Anionic activators for differential sensing with cell-penetrating peptides

Abstract

The design, synthesis, and evaluation of small peptides with one to three negative charges and one to three hydrazides as key components of membrane-based synthetic sensing systems are reported. Their spontaneous reaction with hydrophobic aldehydes or ketones gives rapid access to small collections of amphiphilic anions. These anionic amphiphiles can activate polycations as anion transporters in lipid-bilayer membranes. Odorants are used as representative hydrophobic aldehydes and ketones, and cell-penetrating peptides (CPPs) as polycationic transporters in fluorogenic vesicles.

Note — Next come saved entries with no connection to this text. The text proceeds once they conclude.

### config.mk
export PLATFORM = sky130hd
export DESIGN_NAME = stopwatch_ctrl
export DESIGN_NICKNAME = d
export VERILOG_FILES = /design/src/rtl/stopwatch_pkg.sv /design/src/rtl/stopwatch_ctrl_key_debounce.sv /design/src/rtl/stopwatch_ctrl.sv
export SDC_FILE = /design/constraint.sdc
export NUM_CORES = 1
export LEC_CHECK = 0
export CORE_MARGIN = 4
export CORE_UTILIZATION = 40
export DETAILED_ROUTE_END_ITERATION = 12
export PLACE_DENSITY = 0.61
export SLEW_MARGIN = 25
export SYNTH_ARGS = -nofsm -noshare
export SYNTH_HDL_FRONTEND = slang
export SYNTH_HIERARCHICAL = 1
export SYNTH_SLANG_ARGS = --single-unit
### constraint.sdc
create_clock -name clk -period 1.55 [get_ports clk]
set_input_delay 0.2325 -clock clk [delete_from_list [all_inputs] [get_ports clk]]
set_output_delay 0.2325 -clock clk [all_outputs]
set_load 0.02 [all_outputs]
### src/rtl/stopwatch_pkg.sv
`default_nettype none
// ============================================================================
//  Module      : stopwatch_pkg
//  Description : Shared state encoding and constants for the stopwatch control.
//  Revision    : 1.0 - initial release
// ============================================================================
package stopwatch_pkg;

    typedef enum logic [1:0] {
        ST_IDLE  = 2'b00,
        ST_RUN   = 2'b01,
        ST_PAUSE = 2'b10,
        ST_DONE  = 2'b11
    } sw_state_t;

    localparam int unsigned c_DEBOUNCE_CYCLES = 20;
    localparam int unsigned c_AT_MAX_COUNT    = 59999;
    localparam int unsigned c_DEBOUNCE_CNT_W  = 8;

endpackage
`default_nettype wire

### src/rtl/stopwatch_ctrl_key_debounce.sv
`default_nettype none
// ============================================================================
//  Module      : key_debounce
//  Description : Active-low key synchronizer, debouncer and press-pulse generator.
//  Revision    : 1.0 - initial release
// ============================================================================
module key_debounce
    import stopwatch_pkg::*;
#(
    parameter int unsigned DEBOUNCE_CYCLES = c_DEBOUNCE_CYCLES
) (
    input  logic clk,
    input  logic rst,
    input  logic key_n_i,
    output logic press_o
);

    localparam logic [c_DEBOUNCE_CNT_W-1:0] c_CNT_LAST =
        c_DEBOUNCE_CNT_W'(DEBOUNCE_CYCLES - 1);

    logic                        sync1_q;
    logic                        sync2_q;
    logic                        level_q;
    logic                        level_d;
    logic                        press_q;
    logic                        press_d;
    logic [c_DEBOUNCE_CNT_W-1:0] cnt_q;
    logic [c_DEBOUNCE_CNT_W-1:0] cnt_d;

    // Any sample that agrees with the accepted level restarts the count.
    always_comb begin
        level_d = level_q;
        cnt_d   = '0;
        press_d = 1'b0;
        if (sync2_q != level_q) begin
            if (cnt_q == c_CNT_LAST) begin
                level_d = sync2_q;
                press_d = ~sync2_q;
            end else begin
                cnt_d = cnt_q + 8'd1;
            end
        end
    end

    always_ff @(posedge clk) begin
        if (rst) begin
            sync1_q <= 1'b1;
            sync2_q <= 1'b1;
            level_q <= 1'b1;
            cnt_q   <= '0;
            press_q <= 1'b0;
        end else begin
            sync1_q <= key_n_i;
            sync2_q <= sync1_q;
            level_q <= level_d;
            cnt_q   <= cnt_d;
            press_q <= press_d;
        end
    end

    assign press_o = press_q;

endmodule
`default_nettype wire

### src/rtl/stopwatch_ctrl.sv
`default_nettype none
// ============================================================================
//  Module      : stopwatch_ctrl
//  Description : Start/stop/lap control FSM for the stopwatch counter.
//                Lap-freeze feature enabled by STOPWATCH_LAP_HOLD_EN.
//  Revision    : 1.0 - initial release
// ============================================================================
module stopwatch_ctrl
    import stopwatch_pkg::*;
#(
    parameter int unsigned DEBOUNCE_CYCLES = c_DEBOUNCE_CYCLES
) (
    input  logic       clk,
    input  logic       rst,
    input  logic       key_start_n,
    input  logic       key_lap_n,
    input  logic       at_max,
    output logic       enable,
    output logic       reset_counter,
    output logic       freeze,
    output logic [1:0] state
);

    sw_state_t state_q;
    sw_state_t state_d;
    logic      rstc_q;
    logic      rstc_d;
    logic      w_start_press;
    logic      w_lap_press;

    key_debounce #(
        .DEBOUNCE_CYCLES (DEBOUNCE_CYCLES)
    ) u_key_start (
        .clk     (clk),
        .rst     (rst),
        .key_n_i (key_start_n),
        .press_o (w_start_press)
    );

    key_debounce #(
        .DEBOUNCE_CYCLES (DEBOUNCE_CYCLES)
    ) u_key_lap (
        .clk     (clk),
        .rst     (rst),
        .key_n_i (key_lap_n),
        .press_o (w_lap_press)
    );

    // Lap doubles as clear everywhere except RUN, where it only affects freeze.
    always_comb begin
        state_d = state_q;
        rstc_d  = 1'b0;
        case (state_q)
            ST_IDLE: begin
                if (w_lap_press) begin
                    rstc_d = 1'b1;
                end else if (w_start_press) begin
                    state_d = ST_RUN;
                end
            end
            ST_RUN: begin
                if (at_max) begin
                    state_d = ST_DONE;
                end else if (w_start_press) begin
                    state_d = ST_PAUSE;
                end
            end
            ST_PAUSE: begin
                if (w_lap_press) begin
                    state_d = ST_IDLE;
                    rstc_d  = 1'b1;
                end else if (w_start_press) begin
                    state_d = ST_RUN;
                end
            end
            ST_DONE: begin
                if (w_lap_press) begin
                    state_d = ST_IDLE;
                    rstc_d  = 1'b1;
                end
            end
        endcase
    end

    always_ff @(posedge clk) begin
        if (rst) begin
            state_q <= ST_IDLE;
            rstc_q  <= 1'b0;
        end else begin
            state_q <= state_d;
            rstc_q  <= rstc_d;
        end
    end

`ifdef STOPWATCH_LAP_HOLD_EN
    logic freeze_q;
    logic freeze_d;

    // Freeze only survives in RUN and PAUSE; leaving for DONE/IDLE drops it.
    always_comb begin
        freeze_d = freeze_q;
        case (state_q)
            ST_RUN: begin
                if (at_max) begin
                    freeze_d = 1'b0;
                end else if (!w_start_press && w_lap_press) begin
                    freeze_d = ~freeze_q;
                end
            end
            ST_PAUSE: begin
                if (w_lap_press) begin
                    freeze_d = 1'b0;
                end
            end
            default: begin
                freeze_d = 1'b0;
            end
        endcase
    end

    always_ff @(posedge clk) begin
        if (rst) begin
            freeze_q <= 1'b0;
        end else begin
            freeze_q <= freeze_d;
        end
    end

    assign freeze = freeze_q;
`else
    assign freeze = 1'b0;
`endif

    assign enable        = (state_q == ST_RUN);
    assign reset_counter = rstc_q;
    assign state         = state_q;

endmodule
`default_nettype wire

Different activities obtained with different counterion activators are used to generate multidimensional patterns that can be recognized by principal component and hierarchical cluster analysis to extract unique "fingerprints" for individual analytes (including enantiomers, cis-trans isomers or perfumes as illustrative analyte mixtures). Comparison of the peptide activators reveals that carboxylates perform better than phosphonates. Gemini-like activators containing two carboxylates and two hydrophobic hydrazone tails are best, whereas excessive charges and tails give weaker activities. This result differs from cationic activators of polyanionic transporters such as DNA, which worked best with octopus amphiphiles with one cationic head and four hydrophobic tentacles.